Lauren Boebert wins race for Colorado’s 4th Congressional District seat
(Colorado Newsline) Republican Representative Lauren Boebert won in Colorado’s 4th Congressional District Tuesday.
The Associated Press called the race at 9:18 p.m., when Boebert had 52.9 percent of the vote.
She will replace Republican Representative Greg Lopez, who was picked by Republicans earlier this year for the remainder of former Representative Ken Buck’s term after he stepped down in March.
The district includes parts of Douglas County and Colorado’s rural Eastern Plains. It is the most conservative-leaning congressional district in the state. The Cook Political Report rated it as a solid Republican seat this election cycle.
“We hit the bullseye on this one,” Boebert said in her victory speech. “We’ve got so much work to do and I am so honored to do that work alongside each and every one of you — to serve you and hear about the issues that are particular to you.”

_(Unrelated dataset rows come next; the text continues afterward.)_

--- config.mk ---
export PLATFORM = sky130hd
export DESIGN_NAME = newton_square_root
export DESIGN_NICKNAME = d
export VERILOG_FILES = /design/src/rtl/core/nsr_pkg.sv /design/src/rtl/core/nsr_divider.sv /design/src/rtl/core/newton_square_root.sv
export VERILOG_INCLUDE_DIRS = /design/src /design/src/rtl/core
export SDC_FILE = /design/constraint.sdc
export NUM_CORES = 1
export LEC_CHECK = 0
export ABC_CLOCK_PERIOD_IN_PS = 7000
export BUFFER_PORTS_ARGS = -buffer_cell sky130_fd_sc_hd__buf_2
export CORE_UTILIZATION = 56
export DETAILED_ROUTE_END_ITERATION = 8
export HOLD_SLACK_MARGIN = 0.05
export PLACE_DENSITY = 0.84
export SLEW_MARGIN = 20
export SYNTH_ARGS = -nofsm -noshare
export SYNTH_HDL_FRONTEND = slang
export SYNTH_SLANG_ARGS = --single-unit
--- constraint.sdc ---
create_clock -name clk -period 7 [get_ports clk]
set_clock_uncertainty 0.15 [all_clocks]
set_input_delay 0.7 -clock clk [delete_from_list [all_inputs] [get_ports clk]]
set_output_delay 0.7 -clock clk [all_outputs]
set_load 0.01 [all_outputs]
--- src/rtl/core/newton_square_root_defines.svh ---
// ----------------------------------------------------------------------------
// newton_square_root_defines.svh
// Assertion macros shared by the square root core.
// ----------------------------------------------------------------------------
`ifndef NEWTON_SQUARE_ROOT_DEFINES_SVH
`define NEWTON_SQUARE_ROOT_DEFINES_SVH

// Same-cycle implication, checked on every rising edge outside reset.
`define NSR_ASSERT_NOW(lbl, ante, cons) \
    lbl: assert property (@(posedge clk) disable iff (!rst_n) (ante) |-> (cons)) \
        else $error("nsr same-cycle check failed");

// Next-cycle implication, checked on every rising edge outside reset.
`define NSR_ASSERT_NEXT(lbl, ante, cons) \
    lbl: assert property (@(posedge clk) disable iff (!rst_n) (ante) |=> (cons)) \
        else $error("nsr next-cycle check failed");

`endif

--- src/rtl/core/nsr_pkg.sv ---
// ----------------------------------------------------------------------------
// nsr_pkg
// Types and fixed constants of the Newton-Raphson square root core.
// ----------------------------------------------------------------------------
package nsr_pkg;

    localparam int X_W     = 32;   // operand and estimate width
    localparam int ROOT_W  = 25;   // result root width
    localparam int COUNT_W = 6;    // result iteration count width
    localparam int TOL_W   = 16;   // tolerance register width
    localparam int DATA_W  = 32;   // APB data width
    localparam int ADDR_W  = 3;    // APB byte address width
    localparam int IDX_W   = ADDR_W - 2;

    localparam logic [IDX_W-1:0] IDX_TOLERANCE = '0;
    localparam logic [TOL_W-1:0] TOL_RESET     = TOL_W'(1);

    localparam logic [ROOT_W-1:0]  ROOT_MAX  = '1;
    localparam logic [COUNT_W-1:0] COUNT_MAX = '1;

    typedef enum logic [1:0] {
        S_IDLE,
        S_CHECK,
        S_DIV,
        S_DONE
    } nsr_state_t;

endpackage

--- src/rtl/core/nsr_divider.sv ---
// ----------------------------------------------------------------------------
// nsr_divider
// Restoring divider, one quotient bit per cycle.
// ----------------------------------------------------------------------------
module nsr_divider
    import nsr_pkg::*;
#(
    parameter int NUM_W = 48
)
(
    input  logic             clk,
    input  logic             rst_n,
    input  logic             start,
    input  logic [NUM_W-1:0] dividend,
    input  logic [X_W-1:0]   divisor,
    output logic             done,
    output logic [NUM_W-1:0] quotient
);

    localparam int CNT_W = $clog2(NUM_W + 1);

    logic [NUM_W-1:0] quo_reg, quo_next;
    logic [X_W-1:0]   rem_reg, rem_next;
    logic [X_W-1:0]   den_reg;
    logic [CNT_W-1:0] cnt_reg, cnt_next;
    logic             done_reg, done_next;

    logic [X_W:0] rem_shift;
    logic [X_W:0] trial;
    logic         fits;

    // Bring down the next dividend bit and try a subtract.
    assign rem_shift = {rem_reg, quo_reg[NUM_W-1]};
    assign trial     = rem_shift - {1'b0, den_reg};
    assign fits      = rem_shift >= {1'b0, den_reg};

    always_comb
    begin
        quo_next  = quo_reg;
        rem_next  = rem_reg;
        cnt_next  = cnt_reg;
        done_next = 1'b0;
        if (start)
        begin
            quo_next = dividend;
            rem_next = '0;
            cnt_next = CNT_W'(NUM_W);
        end
        else if (cnt_reg != '0)
        begin
            quo_next  = {quo_reg[NUM_W-2:0], fits};
            rem_next  = fits ? trial[X_W-1:0] : rem_shift[X_W-1:0];
            cnt_next  = cnt_reg - CNT_W'(1);
            done_next = (cnt_reg == CNT_W'(1));
        end
    end

    always_ff @(posedge clk or negedge rst_n)
    begin
        if (!rst_n)
        begin
            cnt_reg  <= '0;
            done_reg <= 1'b0;
        end
        else
        begin
            cnt_reg  <= cnt_next;
            done_reg <= done_next;
        end
    end

    always_ff @(posedge clk)
    begin
        quo_reg <= quo_next;
        rem_reg <= rem_next;
        if (start)
        begin
            den_reg <= divisor;
        end
    end

    assign done     = done_reg;
    assign quotient = quo_reg;

endmodule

“This is about the policies that change our future. This is how we stand up for our farmers, for our ranchers. This is how we get a booming economy once again, and this is how we stand up to the school boards, the unions, the Department of Education at the federal level.”
Boebert, a firebrand conservative and ally of former President Donald Trump, is in her second term representing the 3rd Congressional District at the opposite end of the state. In 2022, she won by 546 votes against her Democratic opponent, Adam Frisch. She then moved to Windsor late last year and entered the open Republican primary in the 4th District when Buck announced he would not run for reelection. Though she was branded a “carpetbagger” by her opponents, she beat five other primary candidates by a double-digit margin.
“I’m not going to allow the left-wing media to diminish this victory in any way, because the people know that our policies are ones to put our country back on track. That’s exactly what I’m going to continue to fight for, hopefully alongside President Trump,” she said.
Trisha Calvarese was a first-time candidate and grew up in Highlands Ranch. She has worked at the AFL-CIO and the National Science Foundation. Calvarese was an impressive fundraiser, outraising Boebert by five times in the third quarter of this year.
Boebert called out that financial discrepancy as evidence of rampant outside spending.
“I was out working with constituents and my opponent was spending millions of dark money dollars on the airwaves,” she said. “It doesn’t surprise me that the first time millions are spent in this district that the margins are different.”
The race was closer this year than in 2022, when Buck beat his Democratic opponent by 25 percentage points.